> [WHAT YOU ARE ASKED TO DO]: Retype, word for word, every line of the records below starting at the one that contains "assign ratio_den = sel.den;" and ending at the one that contains "assert_bypass_half_R6: assert property"; include both of those lines and nothing more.
RECORD EXTRACTS START
[src/rtl/pll_lock_timer.sv]
// Lock interval timer. A start pulse loads the full count and raises busy
// on the next cycle; busy lasts exactly LOCK_CYCLES cycles. A cancel pulse
// clears it at once. Assumes start and cancel are never high together.
module pll_lock_timer #(
    parameter int unsigned LOCK_CYCLES = 131072
) (
    input  logic clk,
    input  logic rst_n,
    input  logic start_lock,
    input  logic cancel_lock,
    output logic busy
);
    localparam int unsigned CNT_W = $clog2(LOCK_CYCLES + 1);
    localparam logic [CNT_W-1:0] LOAD_VAL = CNT_W'(LOCK_CYCLES - 1);

    logic [CNT_W-1:0] remain;

    // Load, count down and retire the lock interval.
    always_ff @(posedge clk) begin
        if (!rst_n) begin
            busy   <= 1'b0;
            remain <= '0;
        end else if (cancel_lock) begin
            busy   <= 1'b0;
            remain <= '0;
        end else if (start_lock) begin
            busy   <= 1'b1;
            remain <= LOAD_VAL;
        end else if (busy) begin
            if (remain == '0) busy <= 1'b0;
            else              remain <= remain - 1'b1;
        end
    end

    // busy follows a start on the next cycle.
    assert_busy_after_start_R3: assert property (@(posedge clk) disable iff (!rst_n)
        start_lock |=> (busy && remain == LOAD_VAL));
    // busy only ends on an exhausted count or a cancel.
    assert_busy_end_R3: assert property (@(posedge clk) disable iff (!rst_n)
        $fell(busy) |-> ($past(remain) == '0 || $past(cancel_lock)));
    // a cancel leaves the timer idle.
    assert_cancel_idle_R6: assert property (@(posedge clk) disable iff (!rst_n)
        cancel_lock |=> !busy);
    // count stays inside the interval.
    assert_count_in_range_R3: assert property (@(posedge clk) disable iff (!rst_n)
        remain <= LOAD_VAL);
endmodule

[src/rtl/pll_ratio_select.sv]
// Output ratio selection. Reports oscillator/2 during lock or bypass,
// otherwise code/2. Assumes CFG_W does not exceed RATIO_W.
module pll_ratio_select #(
    parameter int unsigned CFG_W = 4
) (
    input  logic                          clk,
    input  logic                          rst_n,
    input  logic                          busy,
    input  logic [CFG_W-1:0]              cfg_q,
    output logic [pll_seq_pkg::RATIO_W-1:0] ratio_num,
    output logic [pll_seq_pkg::RATIO_W-1:0] ratio_den
);
    import pll_seq_pkg::*;

    ratio_t sel;

    // Choose between the fallback and the programmed multiplier.
    always_comb begin
        if (busy || cfg_q == '0) begin
            sel = HALF_RATIO;
        end else begin
            sel.num = RATIO_W'(cfg_q);
            sel.den = RATIO_W'(2);
        end
    end

    assign ratio_num = sel.num;
    assign ratio_den = sel.den;

    // fallback ratio throughout a lock interval.
    assert_fallback_in_lock_R4: assert property (@(posedge clk) disable iff (!rst_n)
        busy |-> (ratio_num == RATIO_W'(1) && ratio_den == RATIO_W'(2)));
    // bypass code never reports a multiplied ratio.
    assert_bypass_half_R6: assert property (@(posedge clk) disable iff (!rst_n)
        (cfg_q == '0) |-> (ratio_num == RATIO_W'(1)));
endmodule

[src/rtl/pll_ratio_sequencer.sv]
// Top of the clock multiplier change sequencer. Runs on the oscillator
// clock, holds the multiplier code, times the lock interval after a change
// and reports the system clock ratio. Assumes synchronous active-low reset.
module pll_ratio_sequencer #(
    parameter int unsigned ADDR_W      = 4,
    parameter int unsigned DATA_W      = 16,
    parameter int unsigned CFG_W       = 4,
    parameter int unsigned CFG_ADDR    = 0,
    parameter int unsigned LOCK_CYCLES = 131072
) (
    input  logic                            clk,
    input  logic                            rst_n,
    input  logic                            wr_en,
    input  logic [ADDR_W-1:0]               wr_addr,
    input  logic [DATA_W-1:0]               wr_data,
    output logic [CFG_W-1:0]                cfg_rdata,
    output logic                            lock_busy,
    output logic [pll_seq_pkg::RATIO_W-1:0] ratio_num,
    output logic [pll_seq_pkg::RATIO_W-1:0] ratio_den
);
    logic [CFG_W-1:0] cfg_q;
    logic             start_lock;
    logic             cancel_lock;

    pll_cfg_reg #(
        .ADDR_W(ADDR_W), .DATA_W(DATA_W), .CFG_W(CFG_W), .CFG_ADDR(CFG_ADDR)
    ) u_cfg (
        .clk(clk), .rst_n(rst_n), .wr_en(wr_en), .wr_addr(wr_addr),
        .wr_data(wr_data), .cfg_q(cfg_q), .start_lock(start_lock),
        .cancel_lock(cancel_lock)
    );

    pll_lock_timer #(.LOCK_CYCLES(LOCK_CYCLES)) u_timer (
        .clk(clk), .rst_n(rst_n), .start_lock(start_lock),
        .cancel_lock(cancel_lock), .busy(lock_busy)
    );

    pll_ratio_select #(.CFG_W(CFG_W)) u_sel (
        .clk(clk), .rst_n(rst_n), .busy(lock_busy), .cfg_q(cfg_q),
        .ratio_num(ratio_num), .ratio_den(ratio_den)
    );

    assign cfg_rdata = cfg_q;

    // rewriting the stored code leaves an idle timer idle.
    assert_same_code_no_lock_R7: assert property (@(posedge clk) disable iff (!rst_n)
        (wr_en && wr_addr == ADDR_W'(CFG_ADDR) && wr_data[CFG_W-1:0] == cfg_q && !lock_busy)
        |=> !lock_busy);
endmodule

[config.mk]
export PLATFORM = sky130hd
export DESIGN_NAME = pll_ratio_sequencer
export DESIGN_NICKNAME = d
export VERILOG_FILES = /design/src/rtl/pll_seq_pkg.sv /design/src/rtl/pll_cfg_reg.sv /design/src/rtl/pll_lock_timer.sv /design/src/rtl/pll_ratio_select.sv /design/src/rtl/pll_ratio_sequencer.sv
export SDC_FILE = /design/constraint.sdc
export NUM_CORES = 1
export LEC_CHECK = 0
export ABC_CLOCK_PERIOD_IN_PS = 4920
export BUFFER_PORTS_ARGS = -buffer_cell sky130_fd_sc_hd__buf_2
export CAP_MARGIN = 20
export CORE_MARGIN = 4
export CORE_UTILIZATION = 30
export CTS_CLUSTER_DIAMETER = 60
export DETAILED_ROUTE_END_ITERATION = 7
export GPL_ROUTABILITY_DRIVEN = 1
export PLACE_DENSITY_LB_ADDON = 0.12
export SLEW_MARGIN = 30
export SYNTH_ARGS = -nofsm -noshare
export SYNTH_HDL_FRONTEND = slang
export SYNTH_SLANG_ARGS = --single-unit
[constraint.sdc]
create_clock -name clk -period 4.92 [get_ports clk]
set_clock_uncertainty 0.2 [all_clocks]
set_input_delay 0 -clock clk [delete_from_list [all_inputs] [get_ports clk]]
set_output_delay 0 -clock clk [all_outputs]
set_load 0.01 [all_outputs]
--- src/rtl/lit_pkg.sv ---
package lit_pkg;
   typedef enum logic [1:0] {
      SEL_CTRL = 2'd0,
      SEL_INIT = 2'd1,
      SEL_DIV  = 2'd2,
      SEL_NONE = 2'd3
   } wr_target_e;

   localparam int CTRL_MASK_POS = 16;
   localparam int CTRL_MODE_POS = 17;
endpackage

--- src/rtl/tick_prescaler.sv ---
module tick_prescaler #(
   parameter int SHIFT_W = 3
) (
   input  logic               clk,
   input  logic               rst_n,
   input  logic               restart,
   input  logic [SHIFT_W-1:0] shift,
   output logic               tick
);
   localparam int PRE_W = (2 ** SHIFT_W) - 1;

   generate
      if (SHIFT_W < 1 || SHIFT_W > 4) begin : g_bad_shift
         $error("tick_prescaler: SHIFT_W must be 1..4");
      end
   endgenerate

   logic [PRE_W-1:0] pre_q;
   logic [PRE_W-1:0] limit;

   // thermometer limit: low 'shift' bits set, i.e. 2^shift - 1
   generate
      for (genvar i = 0; i < PRE_W; i++) begin : g_limit
         assign limit[i] = (shift > SHIFT_W'(i));
      end
   endgenerate

   assign tick = !restart && (pre_q == limit);

   always_ff @(posedge clk or negedge rst_n) begin
      if (!rst_n)           pre_q <= '0;
      else if (restart)     pre_q <= '0;
      else if (tick)        pre_q <= '0;
      else                  pre_q <= pre_q + PRE_W'(1);
   end

   // a restart always leaves the prescaler at its start value
   a_r3_restart_clears: assert property (@(posedge clk) disable iff (!rst_n)
      restart |=> (pre_q == '0));
endmodule
[src/rtl/sps_regs.sv]
module sps_regs
  import sps_pkg::*;
#(
  parameter int AW        = 8,
  parameter int DW        = 8,
  parameter int PW        = 8,
  parameter int TW        = 8,
  parameter int DEF_PRE   = 3,
  parameter int DEF_TMR   = 4,
  parameter logic [AW-1:0] A_FLAG = 8'h00,
  parameter logic [AW-1:0] A_STAT = 8'h07,
  parameter logic [AW-1:0] A_CMD  = 8'h05,
  parameter logic [AW-1:0] A_PRE  = 8'h0D,
  parameter logic [AW-1:0] A_TMR  = 8'h0E
) (
  input  logic          clk,
  input  logic          rst_n,
  input  logic          in_init,
  input  logic          tick,
  input  logic          wr_en,
  input  logic [AW-1:0] wr_addr,
  input  logic [DW-1:0] wr_data,
  input  logic [AW-1:0] rd_addr,
  input  logic          busy,
  input  logic          idle,
  output logic [PW-1:0] pre_val,
  output logic [TW-1:0] tmr_val,
  output cmd_e          pend,
  output logic [DW-1:0] rd_data
);
  logic wr_ok;
  cmd_e new_cmd;

  assign wr_ok = wr_en && !in_init;

  // Decode the command byte; unknown codes map to no command.
  always_comb begin
    new_cmd = CMD_NONE;
    if (wr_ok && wr_addr == A_CMD) begin
      if (wr_data == DW'(0))      new_cmd = CMD_SRST;
      else if (wr_data == DW'(1)) new_cmd = CMD_IDLE;
      else if (wr_data == DW'(2)) new_cmd = CMD_CTRL;
    end
  end

  always_ff @(posedge clk or negedge rst_n) begin
    if (!rst_n) begin
      pre_val <= PW'(DEF_PRE);
      tmr_val <= TW'(DEF_TMR);
      pend    <= CMD_NONE;
    end else if (in_init) begin
      pre_val <= PW'(DEF_PRE);
      tmr_val <= TW'(DEF_TMR);
      pend    <= CMD_NONE;
    end else begin
      if (wr_ok && wr_addr == A_PRE) pre_val <= wr_data[PW-1:0];
      if (wr_ok && wr_addr == A_TMR) tmr_val <= wr_data[TW-1:0];
      if (new_cmd != CMD_NONE) pend <= new_cmd;
      else if (tick)           pend <= CMD_NONE;
    end
  end

  always_comb begin
    rd_data = '0;
    if (rd_addr == A_FLAG)      rd_data[1] = idle;
    else if (rd_addr == A_STAT) rd_data[0] = busy;
  end
endmodule

[src/rtl/sps_timer.sv]
module sps_timer #(
  parameter int PW = 8,
  parameter int TW = 8
) (
  input  logic          clk,
  input  logic          rst_n,
  input  logic          hold,
  input  logic [PW-1:0] pre_val,
  input  logic [TW-1:0] tmr_val,
  output logic          tick
);
  logic [PW-1:0] pre_cnt;
  logic [TW-1:0] tmr_cnt;
  logic          pre_hit;
  logic          tmr_hit;

  // Compare with >= so a value lowered mid-count never forces a wrap.
  assign pre_hit = pre_cnt >= pre_val;
  assign tmr_hit = tmr_cnt >= tmr_val;
  assign tick    = pre_hit && tmr_hit && !hold;

  always_ff @(posedge clk or negedge rst_n) begin
    if (!rst_n) begin
      pre_cnt <= '0;
      tmr_cnt <= '0;
    end else if (hold) begin
      pre_cnt <= '0;
      tmr_cnt <= '0;
    end else if (pre_hit) begin
      pre_cnt <= '0;
      tmr_cnt <= tmr_hit ? '0 : tmr_cnt + 1'b1;
    end else begin
      pre_cnt <= pre_cnt + 1'b1;
    end
  end
endmodule

[src/rtl/sps_fsm.sv]
module sps_fsm
  import sps_pkg::*;
#(
  parameter int INIT_CYCLES = 8
) (
  input  logic clk,
  input  logic rst_n,
  input  logic tick,
  input  logic compute_done,
  input  cmd_e pend,
  output logic busy,
  output logic idle,
  output logic in_init
);
  localparam int ICW = $clog2(INIT_CYCLES + 1);

  seq_state_e        state, nxt;
  logic [ICW-1:0]    init_cnt;

  always_comb begin
    nxt = state;
    if (state == ST_INIT) begin
      if (init_cnt == ICW'(INIT_CYCLES - 1)) nxt = ST_IDLE;
    end else if (tick) begin
      unique case (pend)
        CMD_SRST: nxt = ST_INIT;
        CMD_IDLE: nxt = ST_IDLE;
        CMD_CTRL: nxt = ST_BUSY;
        default:  nxt = (state == ST_IDLE) ? ST_IDLE : ST_BUSY;
      endcase
    end else if (state == ST_BUSY && compute_done) begin
      nxt = ST_WAIT;
    end
  end

  always_ff @(posedge clk or negedge rst_n) begin
    if (!rst_n) begin
      state    <= ST_INIT;
      init_cnt <= '0;
    end else begin
      state    <= nxt;
      init_cnt <= (state == ST_INIT) ? init_cnt + 1'b1 : '0;
    end
  end

  assign busy    = (state == ST_BUSY);
  assign idle    = (state == ST_IDLE);
  assign in_init = (state == ST_INIT);
endmodule

[src/rtl/sps_seq.sv]
module sps_seq
  import sps_pkg::*;
#(
  parameter int AW          = 8,
  parameter int DW          = 8,
  parameter int PW          = 8,
  parameter int TW          = 8,
  parameter int DEF_PRE     = 3,
  parameter int DEF_TMR     = 4,
  parameter int INIT_CYCLES = 8
) (
  input  logic          clk,
  input  logic          rst_n,
  input  logic          wr_en,
  input  logic [AW-1:0] wr_addr,
  input  logic [DW-1:0] wr_data,
  input  logic [AW-1:0] rd_addr,
  output logic [DW-1:0] rd_data,
  input  logic          compute_done,
  output logic          busy,
  output logic          idle
);
  logic          period_tick;
  logic          in_init;
  logic [PW-1:0] pre_val;
  logic [TW-1:0] tmr_val;
  cmd_e          pend;

  sps_regs #(
    .AW(AW), .DW(DW), .PW(PW), .TW(TW),
    .DEF_PRE(DEF_PRE), .DEF_TMR(DEF_TMR)
  ) u_regs (
    .clk(clk), .rst_n(rst_n), .in_init(in_init), .tick(period_tick),
    .wr_en(wr_en), .wr_addr(wr_addr), .wr_data(wr_data),
    .rd_addr(rd_addr), .busy(busy), .idle(idle),
    .pre_val(pre_val), .tmr_val(tmr_val), .pend(pend), .rd_data(rd_data)
  );

  sps_timer #(.PW(PW), .TW(TW)) u_timer (
    .clk(clk), .rst_n(rst_n), .hold(in_init),
    .pre_val(pre_val), .tmr_val(tmr_val), .tick(period_tick)
  );

  sps_fsm #(.INIT_CYCLES(INIT_CYCLES)) u_fsm (
    .clk(clk), .rst_n(rst_n), .tick(period_tick),
    .compute_done(compute_done), .pend(pend),
    .busy(busy), .idle(idle), .in_init(in_init)
  );
endmodule

[config.mk]
export PLATFORM = sky130hd
export DESIGN_NAME = sps_seq
export DESIGN_NICKNAME = d
export VERILOG_FILES = /design/src/rtl/sps_pkg.sv /design/src/rtl/sps_regs.sv /design/src/rtl/sps_timer.sv /design/src/rtl/sps_fsm.sv /design/src/rtl/sps_seq.sv
export SDC_FILE = /design/constraint.sdc
export NUM_CORES = 1
export LEC_CHECK = 0
export BUFFER_PORTS_ARGS = -buffer_cell sky130_fd_sc_hd__buf_2
export CAP_MARGIN = 5
export CORE_MARGIN = 8
export CORE_UTILIZATION = 55
export CTS_CLUSTER_DIAMETER = 200
export DETAILED_ROUTE_END_ITERATION = 7
export PLACE_DENSITY = 0.76
export SYNTH_ARGS = -nofsm -noshare
export SYNTH_HDL_FRONTEND = slang
export SYNTH_HIERARCHICAL = 1
export SYNTH_SLANG_ARGS = --single-unit
[constraint.sdc]
create_clock -name clk -period 7.3 [get_ports clk]
set_input_delay 0.365 -clock clk [delete_from_list [all_inputs] [get_ports clk]]
set_output_delay 0.365 -clock clk [all_outputs]
set_load 0.02 [all_outputs]
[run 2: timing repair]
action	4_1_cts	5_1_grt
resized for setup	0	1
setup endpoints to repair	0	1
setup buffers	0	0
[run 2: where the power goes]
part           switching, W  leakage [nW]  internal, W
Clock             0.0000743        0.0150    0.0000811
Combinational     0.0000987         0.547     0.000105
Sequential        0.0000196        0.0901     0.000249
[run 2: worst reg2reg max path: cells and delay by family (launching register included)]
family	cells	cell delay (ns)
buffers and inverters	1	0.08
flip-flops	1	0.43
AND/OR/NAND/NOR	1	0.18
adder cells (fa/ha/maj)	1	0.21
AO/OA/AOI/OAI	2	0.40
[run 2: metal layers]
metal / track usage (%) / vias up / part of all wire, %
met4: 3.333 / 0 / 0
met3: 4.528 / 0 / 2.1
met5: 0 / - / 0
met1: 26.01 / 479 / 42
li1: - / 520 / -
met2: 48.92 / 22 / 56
RECORD EXTRACTS END
> [EXPECTED ANSWER]:
    assign ratio_den = sel.den;

    // fallback ratio throughout a lock interval.
    assert_fallback_in_lock_R4: assert property (@(posedge clk) disable iff (!rst_n)
        busy |-> (ratio_num == RATIO_W'(1) && ratio_den == RATIO_W'(2)));
    // bypass code never reports a multiplied ratio.
    assert_bypass_half_R6: assert property (@(posedge clk) disable iff (!rst_n)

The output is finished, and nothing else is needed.